■ **YOUR TASK**: Between the line containing "logic [11:0] fixed_output;" and the line containing "actual_exponent = exponent" lies a run of lines; give that run again exactly, with both of those lines, and nothing else from the entries below.

■ **INFORMATION PROVIDED**:
<file path="design.v">
module adc_mul                   
(
    input  logic         clk_i,                                                
    input  logic         rst_i,                                                
    input  logic [11:0]  x_i,                                                  
    input  logic [11:0]  y_i,                                                  
    input  logic [11:0]  z_i,                                                  
    output logic [11:0]  fp_o                                                  
); 
    logic [31:0]    x_fp;                                                        
    logic [31:0]    y_fp;                                                        
    logic [31:0]    z_fp;                                                        
    logic [31:0]    mul_o_fp;                                                    
    logic [31:0]    div_o_fp;                                                    
    logic [31:0]    x_ffp;                                                       
    fixed_to_float converter1 (	
								.clk_i	    (clk_i) ,
								.rst_i	    (rst_i) ,
                                .fixed_in   (x_i)  ,
                                .float_out  (x_fp)  
                               );    
    fixed_to_float converter2 (
	 							.clk_i	    (clk_i) ,
								.rst_i	    (rst_i) ,
                                .fixed_in   (y_i)   ,
                                .float_out  (y_fp)  
                              );
    fixed_to_float converter3 (
	 							.clk_i      (clk_i) ,
								.rst_i		(rst_i) ,
                                .fixed_in   (z_i)   ,
                                .float_out  (z_fp)  
                              );
    qdiv_f div1 (
		.clk_i		    (clk_i)		    ,
		.rst_i			(rst_i)		    ,
        .a_i            (y_fp)          ,
        .b_i            (z_fp)          ,
        .result_o       (div_o_fp)
    );
    always_ff @( posedge clk_i or posedge rst_i ) begin 
        if(rst_i)begin
            x_ffp <= '0;
        end
        else  begin
            x_ffp <= x_fp;
        end
    end    
    qmul_f mul1 (
		.clk_i 	    	(clk_i)			,
		.rst_i   		(rst_i)		    ,
        .a_i            (x_ffp)         ,
        .b_i            (div_o_fp)      ,
        .result_o       (mul_o_fp)
    );
    float_to_fixed converter4 (	
								.clk_i 		    (clk_i)		     ,
								.rst_i			(rst_i)			 ,
                                .float_input    (mul_o_fp)       ,
                                .fixed_out      (fp_o)
                              );
endmodule
module fixed_to_float ( 
                            input  logic        clk_i       ,
                            input  logic        rst_i       ,
                            input  logic [11:0] fixed_in    ,                                    
                            output logic [31:0] float_out                                        
                      );
    logic [7:0]  exponent;                                                                       
    logic [22:0] mantissa;                                                                       
    logic [11:0] temp_fixed;                                                                     
    logic [4:0]  leading_zeros;                                                                  
    always_comb begin
        temp_fixed = 12'b0;         
        leading_zeros = 5'b0;
        exponent = 8'b0;
        mantissa = 23'b0;
        if (fixed_in == 12'b0) begin
            leading_zeros = 5'd12;                                                                 
        end else begin
    if (fixed_in[11:6] != 6'b000000) begin
        if (fixed_in[11:9] != 3'b000)
            leading_zeros = (fixed_in[11]) ? 5'd0 : (fixed_in[10]) ? 5'd1 : 5'd2;
        else
            leading_zeros = (fixed_in[8]) ? 5'd3 : (fixed_in[7]) ? 5'd4 : 5'd5;
    end else begin
        if (fixed_in[5:3] != 3'b000)
            leading_zeros = (fixed_in[5]) ? 5'd6 : (fixed_in[4]) ? 5'd7 : 5'd8;
        else
            leading_zeros = (fixed_in[2]) ? 5'd9 : (fixed_in[1]) ? 5'd10 : 5'd11;
    end
        end
        if (fixed_in != 0) begin
            exponent = 8'd127 + (5'd11 - leading_zeros);
            temp_fixed = fixed_in << leading_zeros;                                            
            mantissa = temp_fixed[10:0] << 23'd12;    
        end
    end
    always_ff @( posedge clk_i or posedge rst_i ) begin 
        if  (rst_i) begin
            float_out <= 32'b0;
        end
        else  begin
            float_out <=  {1'b0, exponent, mantissa};                                                   
        end
    end
endmodule
 module qdiv_f #(
    parameter I = 9,
    parameter F = 23,
    parameter bias = 8'd127
)
(
    input  logic             clk_i,
    input  logic             rst_i,
    input  logic [(I+F-1):0] a_i,                                                
    input  logic [(I+F-1):0] b_i,                                                
    output logic [(I+F-1):0] result_o                                            
);
    logic                 sign_a;
    logic   [(I-2):0]     exp_a;
    logic   [(F-1):0]     mant_a;
    logic   [F:0]         mant_a_extended;
    logic                 sign_b;
    logic   [(I-2):0]     exp_b;
    logic   [(F-1):0]     mant_b;
    logic   [F:0]         mant_b_extended;
    logic                 result_sign;
    logic   [(I-2):0]     exp_diff;
    logic   [(2*F)+1:0]   mant_quotient;                                         
    logic   [(F-1):0]     result_mant;
    logic   [(I-2):0]     result_exp;
    logic   [(I+F-1):0]   result;
    logic   [(I+F-1):0] zero_result, infinity_result, NaN;
    assign zero_result     = {result_sign, 31'b0};                               
    assign infinity_result = {result_sign, 8'b11111111, 23'b0};                  
    assign NaN             = 32'h7FC00000;                                       
    assign sign_a          = a_i[(I+F-1)];
    assign exp_a           = a_i[(I+F-2):F];
    assign mant_a          = a_i[(F-1):0];
    assign mant_a_extended = (exp_a == 0) ? {1'b0, mant_a} : {1'b1, mant_a};
    assign sign_b          = b_i[(I+F-1)];
    assign exp_b           = b_i[(I+F-2):F];
    assign mant_b          = b_i[(F-1):0];
    assign mant_b_extended = (exp_b == 0) ? {1'b0, mant_b} : {1'b1, mant_b};
    assign result_sign = sign_a ^ sign_b;
    always_comb begin
        exp_diff = '0;
        mant_quotient = '0;                                        
        result_mant = '0;
        result_exp = '0;
        if (exp_a == 0 && mant_a == 0 && exp_b == 0 && mant_b == 0) begin
            result = NaN;
        end else if (exp_a == 0 && mant_a == 0) begin
            result = zero_result;
        end else if (exp_b == 0 && mant_b == 0) begin
            result = infinity_result;
        end else if (exp_a == 8'b11111111 || exp_b == 8'b11111111) begin
            if (exp_a == 8'b11111111 && exp_b == 8'b11111111) begin
                result = NaN;                                                    
            end else begin
                result = infinity_result;                                        
            end
        end else begin
            exp_diff = exp_a - exp_b + bias;
            mant_quotient = {mant_a_extended, {(F+1){1'b0}}} / mant_b_extended;    
            if (mant_quotient[F+1]) begin
                result_mant = mant_quotient[F:1];                                
                result_exp = exp_diff;                                           
            end else begin
                result_mant = mant_quotient[F-1:0];                              
                result_exp = exp_diff - 8'd1;                                    
            end
            if (result_exp >= 8'b11111111) begin         
                result = infinity_result;                                        
            end else if (result_exp <= 0) begin     
                result = zero_result;                                            
            end else begin
                result = {result_sign, result_exp, result_mant};                 
            end
        end
    end
    always_ff @( posedge clk_i or posedge rst_i ) begin 
        if (rst_i) begin
            result_o    <=   '0;            
        end
        else begin
            result_o    <=   result;
        end
    end
endmodule
module qmul_f #(
    parameter I     = 9,                                                                                            
    parameter F     = 23,                                                                                           
    parameter bias  = 8'd127                                                                                           
)(
    input  logic             clk_i,                                                                                 
    input  logic             rst_i,
    input  logic [(I+F-1):0] a_i,                                                                                   
    input  logic [(I+F-1):0] b_i,                                                                                   
    output logic [(I+F-1):0] result_o                                                                               
);
    logic sign_a;
    logic [(I-2):0] exp_a;
    logic [(F-1):0] mant_a;
    logic [F:0]     mant_a_extended;
    logic sign_b;
    logic [(I-2):0] exp_b;
    logic [(F-1):0] mant_b;
    logic [F:0]     mant_b_extended;
    logic               result_sign;
    logic [(I-2):0]     exp_sum;                                                                                     
    logic [(F*2)+1:0]   mant_product;                                                                                
    logic [(F-1):0]     result_mant;
    logic [(I-2):0]     result_exp;
    logic [(I+F-1):0]   result;
    logic [(I+F-1):0] zero_result, infinity_result, NaN;
    assign zero_result     = {1'b0, {(I+F-1){1'b0}}};                                                                
    assign infinity_result = {1'b0, 8'b11111111, {F{1'b0}}};                                                        
    assign NaN             = {1'b0, 8'b11111111, 23'b10000000};                                                      
    assign sign_a          = a_i[(I+F-1)];
    assign exp_a           = a_i[(I+F-2):F];
    assign mant_a          = a_i[(F-1):0];
    assign mant_a_extended = (exp_a == 0) ? {1'b0, mant_a} : {1'b1, mant_a};                                         
    assign sign_b          = b_i[(I+F-1)];
    assign exp_b           = b_i[(I+F-2):F];
    assign mant_b          = b_i[(F-1):0];
    assign mant_b_extended = (exp_b == 0) ? {1'b0, mant_b} : {1'b1, mant_b};                                         
    assign result_sign = sign_a ^ sign_b;
    always_comb begin
        exp_sum = '0;
        mant_product = '0;
        result_mant = '0;
        result_exp = '0;
        if ((exp_a == 0 && mant_a == 0) || (exp_b == 0 && mant_b == 0)) begin
            result = zero_result;                                                                                    
        end 
        else if ((exp_a == 8'b11111111 && mant_a == 0) || (exp_b == 8'b11111111 && mant_b == 0)) begin
            result = infinity_result;                                                                                
        end 
        else if ((exp_a == 8'b11111111 && mant_a != 0) || (exp_b == 8'b11111111 && mant_b != 0)) begin
            result = NaN;                                                                                            
        end 
        else begin
            exp_sum = exp_a + exp_b - bias;
            mant_product = mant_a_extended * mant_b_extended;
            if (mant_product[(2*F) + 1]) begin
                result_mant = mant_product[(2*F):(F+1)];                                                               
                result_exp = exp_sum + 8'd1;                                                                            
            end 
            else begin
                result_mant = mant_product[(2*F)-1:F];                                                               
                result_exp = exp_sum;                                                                                
            end
            if (result_exp >= 8'b11111111) begin
                result = infinity_result;                                                                            
            end 
            else if (result_exp <= 0) begin
                result = zero_result;                                                                                
            end 
            else begin
                result = {result_sign, result_exp, result_mant};                                                     
            end
        end
    end
    always_ff @( posedge clk_i or posedge rst_i ) begin
        if (rst_i) 
            result_o    <=   '0;
        else
            result_o    <=   result;
    end 
endmodule
module float_to_fixed
(
    input   logic        clk_i,
    input   logic        rst_i,
    input   logic [31:0] float_input,                                                                         
    output  logic [11:0] fixed_out                                                                            
);
    logic        sign;
    logic [7:0]  exponent;
    logic [23:0] mantissa;
    logic [23:0] temp_fixed;                                                                                  
    logic [7:0]  exponent_bias;                                                                               
    logic [8:0]  actual_exponent;
    logic [11:0] fixed_output;
    always_comb begin
        actual_exponent = 9'b0;
        exponent_bias = 8'd127;
        sign        = float_input[31];                                                                      
        exponent    = float_input[30:23];
        mantissa    = {1'b1, float_input[22:0]};                                                              
        temp_fixed  = 24'b0;
        if (exponent < exponent_bias) begin
            fixed_output = 12'b0;
        end else if (exponent == 8'hFF) begin
            fixed_output = (float_input[22:0] == 23'b0) ? 12'b111111111111 : 12'b000000000000;                        
        end else begin
            actual_exponent = exponent - exponent_bias;
            if (actual_exponent < 0 && sign == 1'b1 ) begin                                                                   
                fixed_output = 12'b0;                                                                        
            end else if (actual_exponent >= 12) begin                                                        
                fixed_output    = 12'b111111111111;                                                             
            end else begin                                                                                   
                temp_fixed = mantissa >> (9'd23 - actual_exponent);                                          
                fixed_output = temp_fixed[11:0];                                                             
            end
        end
    end
    always_ff @( posedge clk_i or posedge rst_i ) begin
        if (rst_i) begin
            fixed_out     <=   12'b0;
        end
        else begin
            fixed_out     <=   fixed_output;
        end        
    end
endmodule
</file>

■ **YOUR SOLUTION**:
    logic [11:0] fixed_output;
    always_comb begin
        actual_exponent = 9'b0;
        exponent_bias = 8'd127;
        sign        = float_input[31];                                                                      
        exponent    = float_input[30:23];
        mantissa    = {1'b1, float_input[22:0]};                                                              
        temp_fixed  = 24'b0;
        if (exponent < exponent_bias) begin
            fixed_output = 12'b0;
        end else if (exponent == 8'hFF) begin
            fixed_output = (float_input[22:0] == 23'b0) ? 12'b111111111111 : 12'b000000000000;                        
        end else begin
            actual_exponent = exponent - exponent_bias;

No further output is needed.